Factor Analysis

Factor Analysis (FA) is a linear-Gaussian latent variable model that is closely related to probabilistic PCA. In contrast to the probabilistic PCA model, the covariance of conditional distribution of the observed variable given the latent variable is diagonal rather than isotropic[1].

This package defines a FactorAnalysis type to represent a factor analysis model, and provides a set of methods to access the properties.
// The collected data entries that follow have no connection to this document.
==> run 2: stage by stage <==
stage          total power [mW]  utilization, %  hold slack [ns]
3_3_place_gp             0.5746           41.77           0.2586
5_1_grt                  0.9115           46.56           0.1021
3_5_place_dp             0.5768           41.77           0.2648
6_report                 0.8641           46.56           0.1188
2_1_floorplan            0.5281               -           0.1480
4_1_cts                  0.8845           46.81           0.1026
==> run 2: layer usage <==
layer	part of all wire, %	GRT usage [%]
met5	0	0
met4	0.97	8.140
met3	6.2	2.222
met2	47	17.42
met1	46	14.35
The package provides a set of methods to access the properties of the factor analysis model. Let $M$ be an instance of FactorAnalysis, $d$ be the dimension of observations, and $p$ be the output dimension (i.e the dimension of the principal subspace).

StatsAPI.fitMethod
fit(FactorAnalysis, X; ...)

Perform factor analysis over the data given in a matrix X. Each column of X is an observation. This method returns an instance of FactorAnalysis.

Keyword arguments:

Let (d, n) = size(X) be respectively the input dimension and the number of observations:

  • method: The choice of methods:
    • :em: use EM version of factor analysis
    • :cm: use CM version of factor analysis (default)
  • maxoutdim: Maximum output dimension (default d-1)
  • mean: The mean vector, which can be either of:
    • 0: the input data has already been centralized
    • nothing: this function will compute the mean (default)
    • a pre-computed mean vector
  • tol: Convergence tolerance (default 1.0e-6)
  • maxiter: Maximum number of iterations (default 1000)
  • η: Variance low bound (default 1.0e-6)
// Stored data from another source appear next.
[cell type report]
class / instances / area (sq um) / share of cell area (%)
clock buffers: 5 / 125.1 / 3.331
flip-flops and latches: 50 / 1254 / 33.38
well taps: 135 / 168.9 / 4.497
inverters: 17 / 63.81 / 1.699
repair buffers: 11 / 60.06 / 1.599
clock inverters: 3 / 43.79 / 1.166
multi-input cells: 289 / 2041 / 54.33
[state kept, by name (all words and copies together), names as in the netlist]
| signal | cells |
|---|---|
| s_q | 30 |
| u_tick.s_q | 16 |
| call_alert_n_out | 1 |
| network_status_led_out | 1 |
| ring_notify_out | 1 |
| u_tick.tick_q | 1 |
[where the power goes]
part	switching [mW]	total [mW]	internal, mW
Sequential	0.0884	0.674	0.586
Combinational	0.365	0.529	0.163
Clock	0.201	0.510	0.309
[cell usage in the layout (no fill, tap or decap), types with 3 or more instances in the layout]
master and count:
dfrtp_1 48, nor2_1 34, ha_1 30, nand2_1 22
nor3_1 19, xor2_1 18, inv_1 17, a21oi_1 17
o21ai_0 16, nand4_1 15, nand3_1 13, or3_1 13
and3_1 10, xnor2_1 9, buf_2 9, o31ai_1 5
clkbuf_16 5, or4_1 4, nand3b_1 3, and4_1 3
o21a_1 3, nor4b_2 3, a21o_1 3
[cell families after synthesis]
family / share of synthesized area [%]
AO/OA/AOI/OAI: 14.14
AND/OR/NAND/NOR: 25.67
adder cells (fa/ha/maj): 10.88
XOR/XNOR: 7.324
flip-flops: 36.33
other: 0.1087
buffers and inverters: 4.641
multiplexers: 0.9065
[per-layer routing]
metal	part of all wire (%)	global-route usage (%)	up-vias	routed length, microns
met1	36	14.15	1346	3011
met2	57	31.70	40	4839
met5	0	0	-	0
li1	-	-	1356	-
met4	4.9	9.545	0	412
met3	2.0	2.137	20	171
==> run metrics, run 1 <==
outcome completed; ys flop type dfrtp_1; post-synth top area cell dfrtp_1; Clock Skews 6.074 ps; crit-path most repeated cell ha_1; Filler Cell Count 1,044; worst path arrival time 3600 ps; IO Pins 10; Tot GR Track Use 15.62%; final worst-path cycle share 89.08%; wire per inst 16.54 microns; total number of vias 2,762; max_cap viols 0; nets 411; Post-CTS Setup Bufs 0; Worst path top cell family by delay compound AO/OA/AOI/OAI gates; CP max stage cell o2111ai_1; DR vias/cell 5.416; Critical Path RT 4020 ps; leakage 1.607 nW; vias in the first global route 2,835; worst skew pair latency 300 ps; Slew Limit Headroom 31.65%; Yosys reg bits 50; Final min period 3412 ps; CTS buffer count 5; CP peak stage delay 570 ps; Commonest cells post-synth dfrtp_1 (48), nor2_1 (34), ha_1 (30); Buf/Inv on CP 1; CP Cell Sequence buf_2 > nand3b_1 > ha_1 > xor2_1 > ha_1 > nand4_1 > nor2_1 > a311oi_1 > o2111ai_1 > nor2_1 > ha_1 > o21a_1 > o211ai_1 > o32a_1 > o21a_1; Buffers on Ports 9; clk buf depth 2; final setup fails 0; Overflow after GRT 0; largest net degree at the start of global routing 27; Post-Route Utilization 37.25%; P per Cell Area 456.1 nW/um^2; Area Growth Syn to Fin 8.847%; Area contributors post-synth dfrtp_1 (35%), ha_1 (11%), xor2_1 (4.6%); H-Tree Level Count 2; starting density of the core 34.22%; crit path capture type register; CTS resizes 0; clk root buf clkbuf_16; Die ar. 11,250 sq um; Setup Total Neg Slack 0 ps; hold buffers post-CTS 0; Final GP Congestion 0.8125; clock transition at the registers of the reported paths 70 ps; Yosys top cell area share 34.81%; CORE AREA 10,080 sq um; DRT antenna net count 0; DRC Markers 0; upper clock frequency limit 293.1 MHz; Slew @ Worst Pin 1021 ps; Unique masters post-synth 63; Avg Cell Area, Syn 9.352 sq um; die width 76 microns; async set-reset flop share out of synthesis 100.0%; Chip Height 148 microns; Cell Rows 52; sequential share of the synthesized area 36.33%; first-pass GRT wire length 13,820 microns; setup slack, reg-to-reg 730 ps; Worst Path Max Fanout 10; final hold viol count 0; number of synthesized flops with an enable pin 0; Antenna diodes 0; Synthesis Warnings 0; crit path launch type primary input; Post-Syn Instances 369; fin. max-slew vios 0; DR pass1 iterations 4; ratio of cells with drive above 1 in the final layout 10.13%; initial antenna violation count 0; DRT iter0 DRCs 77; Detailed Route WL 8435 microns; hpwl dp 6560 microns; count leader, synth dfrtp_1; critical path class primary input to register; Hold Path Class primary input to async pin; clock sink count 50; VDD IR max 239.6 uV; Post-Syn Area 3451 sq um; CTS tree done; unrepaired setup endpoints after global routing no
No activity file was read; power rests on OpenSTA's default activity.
Notes: This function calls facm or faem internally, depending on the choice of method.

source
Base.sizeMethod
size(M::FactorAnalysis)

Returns a tuple with values of the input dimension $d$, i.e the dimension of the observation space, and the output dimension $p$, i.e the dimension of the principal subspace.

source

Given a factor analysis model $M$, one can use it to transform observations into latent variables, as

\mathbf{z} =  \mathbf{W}^T \mathbf{\Sigma}^{-1} (\mathbf{x} - \boldsymbol{\mu})

or use it to reconstruct (approximately) the observations from latent variables, as

\tilde{\mathbf{x}} = \mathbf{\Sigma} \mathbf{W} (\mathbf{W}^T \mathbf{W})^{-1} \mathbf{z} + \boldsymbol{\mu}

Here, $\mathbf{W}$ is the factor loadings or weight matrix, $\mathbf{\Sigma} = \mathbf{\Psi} + \mathbf{W}^T \mathbf{W}$ is the covariance matrix.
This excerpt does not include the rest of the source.